In March 2011, the Virginia General Assembly passed a new law increasing the jurisdictional maximum limit for a lawsuit in General District Court from $15,000 to $25,000. Effective July 1, 2011, a person with a civil claim – including personal injury claims – may sue in a General District Court for up $25,000. At present, only civil personal injury claims for $15,000 or less are filed in General District Court; personal injury claims seeking more than $15,000 must be filed in a Circuit Court.
General District Courts do not conduct jury trials; instead, all cases are decided by a judge. In the Circuit Court, a case may be decided by a judge, but if either side requests it, then the judge only decides what evidence and what instructions of law the jury hears, but the jury decides the actual verdict in the case . Sometimes in Circuit Court all the parties waive their right to a jury trial, and allow the Judge to determine the verdict. (Whether in General District Court or in Circuit Court, if only a judge alone decides the case, this is referred to as a “bench trial”).
Virginia law specifies what type of matters can be considered and decided in each type of court. This is called the “jurisdiction” of that court. If the type of matter is specified as a dollar amount or limit, this is called the “jurisdictional limit” of that court. As the lowest level of court in Virginia, General District Courts have always been the required venue to try smaller value cases, including smaller value personal injury cases. Smaller value personal injury claims would include soft-tissue type injuries or whiplash injuries where the plaintiff made a full recovery in a relatively short period of time. With the rising cost of health care and rate of inflation over the years, the current limit of $15,000 in the General District Court has meant that fewer and fewer personal injury claims could be brought in that court. The new, higher $25,000 jurisdictional limit is a significant increase, and as a result General District Courts may become the preferred court for smaller value personal injury claims.
The primary advantages of General District Court versus Circuit Court are that it’s much faster and it’s much cheaper (the expenses are significantly less. It’s much faster because the trial date is much sooner. A suit filed in General District Court is usually assigned trial date within 2 to 3 months after filing suit. For a case filed in Circuit Court, the trial date is often 12 months or longer from the date the case is filed and served.
General District Court is much cheaper because both the court costs and the expenses to present the case at trial are much less. At present, filing and service fees to begin a case in General District Court for a $15,000 personal injury claim are about $56.00; to begin the same case in Circuit Court, filing and service fees are about $136.00. General District Court also allows medical evidence of injuries to be presented in a simpler manner using affidavits to admit medical records and bills from health care providers, instead of requiring actual testimony of the doctor as is required in Circuit Court. (If you think of what a doctor charges you to see you for only a few minutes, you can imagine what it costs to have a doctor come to court to wait and then testify and be out of his office for several hours. Often it costs several thousand dollars for each doctor.)

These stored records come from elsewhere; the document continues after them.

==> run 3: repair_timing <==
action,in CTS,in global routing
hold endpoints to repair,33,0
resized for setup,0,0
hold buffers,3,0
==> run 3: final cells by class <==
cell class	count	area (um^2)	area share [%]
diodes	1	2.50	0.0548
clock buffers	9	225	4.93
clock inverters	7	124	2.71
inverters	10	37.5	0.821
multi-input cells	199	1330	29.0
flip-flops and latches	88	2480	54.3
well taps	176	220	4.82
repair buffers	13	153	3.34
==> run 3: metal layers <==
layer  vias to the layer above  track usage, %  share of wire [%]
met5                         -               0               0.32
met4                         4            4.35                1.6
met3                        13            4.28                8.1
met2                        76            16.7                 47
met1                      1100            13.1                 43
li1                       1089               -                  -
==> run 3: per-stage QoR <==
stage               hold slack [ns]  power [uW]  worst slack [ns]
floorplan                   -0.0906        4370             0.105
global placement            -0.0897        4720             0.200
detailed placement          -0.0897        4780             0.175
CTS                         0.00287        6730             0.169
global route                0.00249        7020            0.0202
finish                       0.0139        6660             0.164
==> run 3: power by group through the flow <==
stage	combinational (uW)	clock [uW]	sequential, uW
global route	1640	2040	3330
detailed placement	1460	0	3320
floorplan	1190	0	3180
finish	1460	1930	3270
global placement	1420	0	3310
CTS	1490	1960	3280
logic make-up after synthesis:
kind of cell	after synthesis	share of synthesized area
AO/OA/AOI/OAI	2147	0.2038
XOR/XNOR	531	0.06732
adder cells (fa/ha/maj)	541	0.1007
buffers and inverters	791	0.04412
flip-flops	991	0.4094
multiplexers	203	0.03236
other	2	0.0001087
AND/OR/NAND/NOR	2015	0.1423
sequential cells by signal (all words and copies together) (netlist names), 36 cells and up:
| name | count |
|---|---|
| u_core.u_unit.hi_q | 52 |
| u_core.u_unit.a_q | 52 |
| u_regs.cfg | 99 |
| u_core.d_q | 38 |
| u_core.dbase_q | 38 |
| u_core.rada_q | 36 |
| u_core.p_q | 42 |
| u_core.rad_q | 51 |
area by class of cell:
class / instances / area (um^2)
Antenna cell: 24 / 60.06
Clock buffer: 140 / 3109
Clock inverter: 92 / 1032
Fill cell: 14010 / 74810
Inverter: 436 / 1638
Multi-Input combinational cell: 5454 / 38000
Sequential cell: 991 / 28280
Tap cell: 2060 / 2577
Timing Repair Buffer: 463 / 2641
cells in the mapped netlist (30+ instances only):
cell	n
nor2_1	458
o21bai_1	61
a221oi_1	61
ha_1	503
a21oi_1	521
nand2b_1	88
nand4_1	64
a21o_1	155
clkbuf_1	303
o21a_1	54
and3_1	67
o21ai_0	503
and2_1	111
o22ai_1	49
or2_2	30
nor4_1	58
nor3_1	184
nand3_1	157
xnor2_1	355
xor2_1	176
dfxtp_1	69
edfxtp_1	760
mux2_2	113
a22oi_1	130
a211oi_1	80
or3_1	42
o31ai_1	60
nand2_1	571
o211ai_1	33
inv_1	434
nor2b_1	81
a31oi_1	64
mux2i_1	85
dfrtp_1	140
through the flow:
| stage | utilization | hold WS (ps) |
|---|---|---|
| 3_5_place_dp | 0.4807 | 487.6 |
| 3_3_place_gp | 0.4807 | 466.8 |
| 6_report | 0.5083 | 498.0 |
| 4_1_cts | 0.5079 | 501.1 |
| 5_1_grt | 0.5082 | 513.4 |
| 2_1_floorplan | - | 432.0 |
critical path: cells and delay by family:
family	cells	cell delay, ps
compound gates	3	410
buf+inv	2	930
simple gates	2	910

General District Court also allows only very limited “discovery”. Discovery is the process by which one side in a lawsuit can require the other side (or someone else) to provide certain information, facts, opinions, documents, or other things which may be relevant to the claims in the lawsuit. Most of the most common methods that the rules of court allow for discovery in Circuit Court — such as interrogatories (written questions that must be answered under oath), depositions (oral testimony taken under oath and recorded), and requests for admissions (written requests that another person in a lawsuit admit certain facts as true under oath) – are not allowed in Generla District Court. This saves time and money, and generally makes trials much simpler and shorter. However, in General District Court, the parties to the lawsuit are allowed to issue a “subpoena duces tecum” to obtain documents and other tangible things from the other party or third parties.
Also, judges are generally consistent and predictable with their rulings and verdicts, and fair to both sides. Trying a case in General District Court allows an attorney to prepare the client as to what to expect and to give a better prediction of the likely result from the judge. With a jury, however, you never know what to expect because you will always get a different jury panel for every trial.
The only real disadvantage of trying a personal injury case in General District Court is that any judgment can be appealed “as of right” to the Circuit Court level. So if the other side in the lawsuit is dissatisfied with the verdict, they just have to ask for an appeal and they automatically get it. The appeal will be heard in the Circuit Court and heard as if the trial in General District Court never happened. (In law, this is called a “trial de novo”, meaning a completely new trial.) If the decision of the General District Court judge is appealed, then the Circuit Court case will usually add another year to the final resolution of the case. Most of the time General District Court decisions are not appealed, because the losing party thinks the out come is likely to be the same in Circuit Court an doesn’t want to incur the time and expense of another trial.
The attorneys in our Firm are able to try smaller value cases in General District Court without spending a lot of time and money, and are able to get quicker results. The increase from $15,000 to $25,000 in the jurisdictional limits of General District Court is intended to provide more opportunity for the public to have simple, quick, and inexpensive trials, and should accomplish that goal.